Record set ▸
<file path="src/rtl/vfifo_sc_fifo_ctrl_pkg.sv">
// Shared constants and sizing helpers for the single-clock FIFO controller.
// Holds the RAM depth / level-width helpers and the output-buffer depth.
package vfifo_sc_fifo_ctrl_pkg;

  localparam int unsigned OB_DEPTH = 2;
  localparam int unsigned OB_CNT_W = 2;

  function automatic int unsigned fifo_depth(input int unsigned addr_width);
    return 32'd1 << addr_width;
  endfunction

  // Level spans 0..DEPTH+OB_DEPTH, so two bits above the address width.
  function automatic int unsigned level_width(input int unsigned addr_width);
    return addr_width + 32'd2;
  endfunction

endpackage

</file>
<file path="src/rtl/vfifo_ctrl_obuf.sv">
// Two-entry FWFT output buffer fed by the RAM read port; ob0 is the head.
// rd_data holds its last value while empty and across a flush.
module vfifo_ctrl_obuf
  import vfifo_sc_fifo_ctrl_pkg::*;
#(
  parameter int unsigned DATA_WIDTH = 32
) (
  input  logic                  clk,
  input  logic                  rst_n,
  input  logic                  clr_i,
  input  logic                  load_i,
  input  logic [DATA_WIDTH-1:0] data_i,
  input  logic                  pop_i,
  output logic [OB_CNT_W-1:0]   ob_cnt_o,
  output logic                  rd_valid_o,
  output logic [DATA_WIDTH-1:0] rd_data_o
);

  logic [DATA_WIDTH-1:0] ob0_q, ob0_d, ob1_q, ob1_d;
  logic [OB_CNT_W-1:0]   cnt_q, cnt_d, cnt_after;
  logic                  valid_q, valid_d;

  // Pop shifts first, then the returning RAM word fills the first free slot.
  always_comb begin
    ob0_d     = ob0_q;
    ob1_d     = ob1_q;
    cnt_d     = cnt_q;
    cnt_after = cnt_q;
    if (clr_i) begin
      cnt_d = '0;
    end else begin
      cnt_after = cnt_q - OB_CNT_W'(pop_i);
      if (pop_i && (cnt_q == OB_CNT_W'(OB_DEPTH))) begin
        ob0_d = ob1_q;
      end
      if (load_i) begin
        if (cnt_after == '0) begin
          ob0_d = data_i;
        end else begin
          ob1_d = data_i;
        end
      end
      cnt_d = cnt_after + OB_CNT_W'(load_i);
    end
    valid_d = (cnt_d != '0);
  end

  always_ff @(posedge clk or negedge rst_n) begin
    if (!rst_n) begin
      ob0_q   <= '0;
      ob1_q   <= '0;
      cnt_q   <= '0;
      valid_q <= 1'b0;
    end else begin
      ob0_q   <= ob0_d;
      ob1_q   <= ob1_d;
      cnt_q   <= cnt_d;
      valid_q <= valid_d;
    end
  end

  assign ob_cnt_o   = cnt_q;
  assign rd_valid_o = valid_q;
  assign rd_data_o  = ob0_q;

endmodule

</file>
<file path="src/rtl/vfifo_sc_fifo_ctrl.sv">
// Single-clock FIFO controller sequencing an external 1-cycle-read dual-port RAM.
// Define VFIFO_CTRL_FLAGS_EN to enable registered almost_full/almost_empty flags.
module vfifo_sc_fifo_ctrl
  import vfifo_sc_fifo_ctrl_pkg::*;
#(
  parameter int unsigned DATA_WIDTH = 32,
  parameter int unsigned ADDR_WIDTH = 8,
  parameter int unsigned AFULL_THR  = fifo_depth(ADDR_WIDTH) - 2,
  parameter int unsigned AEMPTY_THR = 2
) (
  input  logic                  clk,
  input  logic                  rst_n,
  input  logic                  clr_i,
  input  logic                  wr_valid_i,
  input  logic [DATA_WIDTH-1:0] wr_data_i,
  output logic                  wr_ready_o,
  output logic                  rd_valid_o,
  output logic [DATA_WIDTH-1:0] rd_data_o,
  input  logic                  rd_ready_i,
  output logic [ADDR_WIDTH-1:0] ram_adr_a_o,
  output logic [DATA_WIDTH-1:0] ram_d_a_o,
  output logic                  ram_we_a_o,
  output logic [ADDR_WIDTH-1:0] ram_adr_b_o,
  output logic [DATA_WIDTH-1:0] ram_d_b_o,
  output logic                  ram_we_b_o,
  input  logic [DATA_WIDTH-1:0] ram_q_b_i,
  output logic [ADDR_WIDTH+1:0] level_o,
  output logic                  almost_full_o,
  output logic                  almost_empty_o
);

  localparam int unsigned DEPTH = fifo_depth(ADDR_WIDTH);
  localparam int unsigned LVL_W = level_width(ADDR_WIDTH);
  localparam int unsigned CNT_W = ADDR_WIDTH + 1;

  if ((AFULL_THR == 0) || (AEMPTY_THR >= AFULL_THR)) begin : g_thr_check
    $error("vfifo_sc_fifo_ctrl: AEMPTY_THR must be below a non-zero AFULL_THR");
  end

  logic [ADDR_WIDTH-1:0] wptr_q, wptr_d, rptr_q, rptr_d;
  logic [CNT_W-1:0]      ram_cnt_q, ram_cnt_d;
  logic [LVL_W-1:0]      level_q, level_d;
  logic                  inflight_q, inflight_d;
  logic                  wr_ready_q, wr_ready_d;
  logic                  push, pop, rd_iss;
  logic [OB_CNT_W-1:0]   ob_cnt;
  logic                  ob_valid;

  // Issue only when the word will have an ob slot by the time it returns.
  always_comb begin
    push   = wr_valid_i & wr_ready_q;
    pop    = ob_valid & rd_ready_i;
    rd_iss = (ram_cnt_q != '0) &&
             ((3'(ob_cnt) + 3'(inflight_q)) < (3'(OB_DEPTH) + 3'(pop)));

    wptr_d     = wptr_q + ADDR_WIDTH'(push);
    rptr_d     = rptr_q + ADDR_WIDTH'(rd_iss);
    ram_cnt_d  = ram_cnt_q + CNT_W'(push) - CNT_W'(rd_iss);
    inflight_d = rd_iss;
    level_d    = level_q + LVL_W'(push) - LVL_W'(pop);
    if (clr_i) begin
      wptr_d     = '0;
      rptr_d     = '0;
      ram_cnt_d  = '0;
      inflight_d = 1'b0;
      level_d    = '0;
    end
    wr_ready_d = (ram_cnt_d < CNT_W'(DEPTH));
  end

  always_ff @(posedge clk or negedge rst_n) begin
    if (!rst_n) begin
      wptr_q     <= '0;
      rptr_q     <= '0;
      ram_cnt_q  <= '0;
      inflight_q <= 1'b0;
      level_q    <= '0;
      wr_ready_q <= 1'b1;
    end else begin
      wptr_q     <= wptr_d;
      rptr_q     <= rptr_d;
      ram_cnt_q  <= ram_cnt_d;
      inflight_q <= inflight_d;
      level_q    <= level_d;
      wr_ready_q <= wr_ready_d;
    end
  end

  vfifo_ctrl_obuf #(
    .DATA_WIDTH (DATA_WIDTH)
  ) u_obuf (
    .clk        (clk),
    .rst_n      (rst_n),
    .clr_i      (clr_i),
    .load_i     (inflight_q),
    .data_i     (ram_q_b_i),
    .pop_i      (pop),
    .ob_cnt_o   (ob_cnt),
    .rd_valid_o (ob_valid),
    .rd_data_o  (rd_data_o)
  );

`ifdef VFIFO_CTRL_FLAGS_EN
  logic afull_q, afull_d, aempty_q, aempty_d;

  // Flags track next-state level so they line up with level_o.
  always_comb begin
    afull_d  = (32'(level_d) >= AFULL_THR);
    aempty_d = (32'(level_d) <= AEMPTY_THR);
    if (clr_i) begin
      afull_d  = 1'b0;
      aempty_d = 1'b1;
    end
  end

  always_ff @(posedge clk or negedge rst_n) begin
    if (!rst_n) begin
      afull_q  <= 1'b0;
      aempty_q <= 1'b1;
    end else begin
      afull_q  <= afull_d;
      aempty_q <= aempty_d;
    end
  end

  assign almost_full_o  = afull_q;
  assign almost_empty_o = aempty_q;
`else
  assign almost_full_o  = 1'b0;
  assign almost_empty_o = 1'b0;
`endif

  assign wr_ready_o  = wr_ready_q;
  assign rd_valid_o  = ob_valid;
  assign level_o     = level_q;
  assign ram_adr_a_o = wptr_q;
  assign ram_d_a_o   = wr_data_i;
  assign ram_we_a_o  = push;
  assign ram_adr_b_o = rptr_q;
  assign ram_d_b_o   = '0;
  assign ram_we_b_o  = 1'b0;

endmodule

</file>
---
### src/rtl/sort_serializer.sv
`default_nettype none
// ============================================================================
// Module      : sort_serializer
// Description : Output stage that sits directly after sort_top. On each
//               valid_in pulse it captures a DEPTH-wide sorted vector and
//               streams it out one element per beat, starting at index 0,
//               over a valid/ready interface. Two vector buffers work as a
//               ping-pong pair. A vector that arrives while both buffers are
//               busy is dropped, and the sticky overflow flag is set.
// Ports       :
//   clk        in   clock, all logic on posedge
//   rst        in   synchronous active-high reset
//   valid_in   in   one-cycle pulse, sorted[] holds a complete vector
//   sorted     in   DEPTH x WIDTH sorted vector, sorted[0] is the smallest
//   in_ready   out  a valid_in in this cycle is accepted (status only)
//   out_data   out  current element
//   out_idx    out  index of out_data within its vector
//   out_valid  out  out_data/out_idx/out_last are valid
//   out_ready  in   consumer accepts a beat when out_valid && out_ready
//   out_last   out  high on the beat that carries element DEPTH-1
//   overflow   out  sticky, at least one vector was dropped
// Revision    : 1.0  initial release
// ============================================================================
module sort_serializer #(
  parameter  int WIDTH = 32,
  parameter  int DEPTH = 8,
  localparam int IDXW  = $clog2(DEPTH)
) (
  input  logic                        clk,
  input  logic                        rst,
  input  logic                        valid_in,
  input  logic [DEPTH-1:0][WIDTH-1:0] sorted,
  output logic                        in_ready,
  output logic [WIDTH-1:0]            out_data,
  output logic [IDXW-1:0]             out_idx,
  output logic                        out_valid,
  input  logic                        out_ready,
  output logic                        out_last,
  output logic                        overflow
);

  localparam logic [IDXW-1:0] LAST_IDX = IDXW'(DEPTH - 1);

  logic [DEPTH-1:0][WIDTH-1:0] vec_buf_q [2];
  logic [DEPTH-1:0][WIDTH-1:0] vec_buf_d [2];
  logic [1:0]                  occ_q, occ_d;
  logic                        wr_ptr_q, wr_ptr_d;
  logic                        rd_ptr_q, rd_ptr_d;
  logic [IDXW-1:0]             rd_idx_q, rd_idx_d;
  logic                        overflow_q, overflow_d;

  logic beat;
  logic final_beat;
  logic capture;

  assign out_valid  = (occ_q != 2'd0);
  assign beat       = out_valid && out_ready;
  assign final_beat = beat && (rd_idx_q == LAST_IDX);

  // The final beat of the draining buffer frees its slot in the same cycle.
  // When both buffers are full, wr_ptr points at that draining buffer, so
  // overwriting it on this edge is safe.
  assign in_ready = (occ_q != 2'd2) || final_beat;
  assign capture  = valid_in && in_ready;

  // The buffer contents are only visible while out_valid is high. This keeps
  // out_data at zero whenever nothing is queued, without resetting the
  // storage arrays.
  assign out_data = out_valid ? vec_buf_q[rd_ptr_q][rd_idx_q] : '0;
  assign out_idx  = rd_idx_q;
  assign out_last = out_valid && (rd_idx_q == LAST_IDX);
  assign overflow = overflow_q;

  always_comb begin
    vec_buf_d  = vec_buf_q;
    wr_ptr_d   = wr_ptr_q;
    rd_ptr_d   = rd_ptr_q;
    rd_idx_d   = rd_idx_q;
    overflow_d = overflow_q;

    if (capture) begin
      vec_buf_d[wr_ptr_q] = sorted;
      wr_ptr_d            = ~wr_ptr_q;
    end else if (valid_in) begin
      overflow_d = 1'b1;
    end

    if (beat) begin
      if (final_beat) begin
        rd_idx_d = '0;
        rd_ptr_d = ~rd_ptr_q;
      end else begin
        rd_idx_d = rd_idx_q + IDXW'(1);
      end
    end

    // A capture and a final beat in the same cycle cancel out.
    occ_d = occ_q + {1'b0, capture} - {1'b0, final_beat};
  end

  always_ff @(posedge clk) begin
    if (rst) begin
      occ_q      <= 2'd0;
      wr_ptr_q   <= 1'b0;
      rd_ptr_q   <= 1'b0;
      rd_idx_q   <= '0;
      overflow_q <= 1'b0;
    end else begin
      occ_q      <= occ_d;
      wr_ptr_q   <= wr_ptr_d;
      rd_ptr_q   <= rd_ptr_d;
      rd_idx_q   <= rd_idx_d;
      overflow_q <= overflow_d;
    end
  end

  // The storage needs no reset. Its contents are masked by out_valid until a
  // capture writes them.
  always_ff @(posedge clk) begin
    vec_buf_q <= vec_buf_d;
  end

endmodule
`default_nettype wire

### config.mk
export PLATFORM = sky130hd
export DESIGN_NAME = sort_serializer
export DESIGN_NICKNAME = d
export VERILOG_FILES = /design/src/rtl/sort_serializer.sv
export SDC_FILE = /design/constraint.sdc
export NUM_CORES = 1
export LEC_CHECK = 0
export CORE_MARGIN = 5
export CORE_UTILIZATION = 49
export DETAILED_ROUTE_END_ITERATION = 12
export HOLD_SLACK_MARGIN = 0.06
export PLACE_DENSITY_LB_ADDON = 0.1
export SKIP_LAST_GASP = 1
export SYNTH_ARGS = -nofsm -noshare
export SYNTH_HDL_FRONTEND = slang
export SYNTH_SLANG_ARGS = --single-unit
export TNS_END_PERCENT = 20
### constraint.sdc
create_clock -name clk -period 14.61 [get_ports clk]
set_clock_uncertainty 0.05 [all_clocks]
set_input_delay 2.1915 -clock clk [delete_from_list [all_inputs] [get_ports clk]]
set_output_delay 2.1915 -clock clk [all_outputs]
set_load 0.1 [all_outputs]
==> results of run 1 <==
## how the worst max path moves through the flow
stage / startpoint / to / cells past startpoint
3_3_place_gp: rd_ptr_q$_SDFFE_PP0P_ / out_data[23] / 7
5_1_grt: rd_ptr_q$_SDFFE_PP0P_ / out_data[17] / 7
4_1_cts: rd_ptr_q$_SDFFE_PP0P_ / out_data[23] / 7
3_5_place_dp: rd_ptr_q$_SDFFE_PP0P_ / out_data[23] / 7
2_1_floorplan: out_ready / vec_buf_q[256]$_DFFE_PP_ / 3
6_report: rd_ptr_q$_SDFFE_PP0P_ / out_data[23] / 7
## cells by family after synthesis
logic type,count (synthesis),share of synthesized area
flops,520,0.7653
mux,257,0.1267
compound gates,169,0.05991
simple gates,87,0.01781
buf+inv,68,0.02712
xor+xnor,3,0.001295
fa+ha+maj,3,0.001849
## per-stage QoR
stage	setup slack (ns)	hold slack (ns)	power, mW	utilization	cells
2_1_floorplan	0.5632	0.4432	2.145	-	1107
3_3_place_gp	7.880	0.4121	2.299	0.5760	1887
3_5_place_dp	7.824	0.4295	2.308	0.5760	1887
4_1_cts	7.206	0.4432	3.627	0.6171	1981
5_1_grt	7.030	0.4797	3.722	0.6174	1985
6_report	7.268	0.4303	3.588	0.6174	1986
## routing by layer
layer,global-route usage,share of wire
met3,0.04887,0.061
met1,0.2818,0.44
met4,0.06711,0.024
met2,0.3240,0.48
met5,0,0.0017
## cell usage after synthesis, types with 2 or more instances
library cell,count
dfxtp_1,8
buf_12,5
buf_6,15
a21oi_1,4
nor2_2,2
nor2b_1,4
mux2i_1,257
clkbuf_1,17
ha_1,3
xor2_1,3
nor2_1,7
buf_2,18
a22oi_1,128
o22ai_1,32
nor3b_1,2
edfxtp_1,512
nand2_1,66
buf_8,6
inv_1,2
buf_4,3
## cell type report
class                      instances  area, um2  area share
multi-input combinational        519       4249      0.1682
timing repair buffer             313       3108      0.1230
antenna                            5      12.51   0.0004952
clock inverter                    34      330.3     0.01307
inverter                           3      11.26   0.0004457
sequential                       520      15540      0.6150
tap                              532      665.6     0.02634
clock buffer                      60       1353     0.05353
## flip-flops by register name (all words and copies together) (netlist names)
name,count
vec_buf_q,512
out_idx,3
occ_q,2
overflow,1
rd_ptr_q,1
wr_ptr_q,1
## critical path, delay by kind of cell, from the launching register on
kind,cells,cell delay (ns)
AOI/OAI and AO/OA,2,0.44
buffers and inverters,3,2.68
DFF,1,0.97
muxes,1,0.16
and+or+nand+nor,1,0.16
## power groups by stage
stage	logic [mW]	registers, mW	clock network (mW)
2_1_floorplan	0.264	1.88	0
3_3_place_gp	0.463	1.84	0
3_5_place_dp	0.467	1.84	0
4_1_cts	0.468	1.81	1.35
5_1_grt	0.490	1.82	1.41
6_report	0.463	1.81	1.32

Task directions ▸
From the listing above, output exactly the run of lines that starts with the line containing "output logic [IDXW-1:0]" and ends with the line containing "high. This keeps".

Problem solution ▸
  output logic [IDXW-1:0]             out_idx,
  output logic                        out_valid,
  input  logic                        out_ready,
  output logic                        out_last,
  output logic                        overflow
);

  localparam logic [IDXW-1:0] LAST_IDX = IDXW'(DEPTH - 1);

  logic [DEPTH-1:0][WIDTH-1:0] vec_buf_q [2];
  logic [DEPTH-1:0][WIDTH-1:0] vec_buf_d [2];
  logic [1:0]                  occ_q, occ_d;
  logic                        wr_ptr_q, wr_ptr_d;
  logic                        rd_ptr_q, rd_ptr_d;
  logic [IDXW-1:0]             rd_idx_q, rd_idx_d;
  logic                        overflow_q, overflow_d;

  logic beat;
  logic final_beat;
  logic capture;

  assign out_valid  = (occ_q != 2'd0);
  assign beat       = out_valid && out_ready;
  assign final_beat = beat && (rd_idx_q == LAST_IDX);

  // The final beat of the draining buffer frees its slot in the same cycle.
  // When both buffers are full, wr_ptr points at that draining buffer, so
  // overwriting it on this edge is safe.
  assign in_ready = (occ_q != 2'd2) || final_beat;
  assign capture  = valid_in && in_ready;

  // The buffer contents are only visible while out_valid is high. This keeps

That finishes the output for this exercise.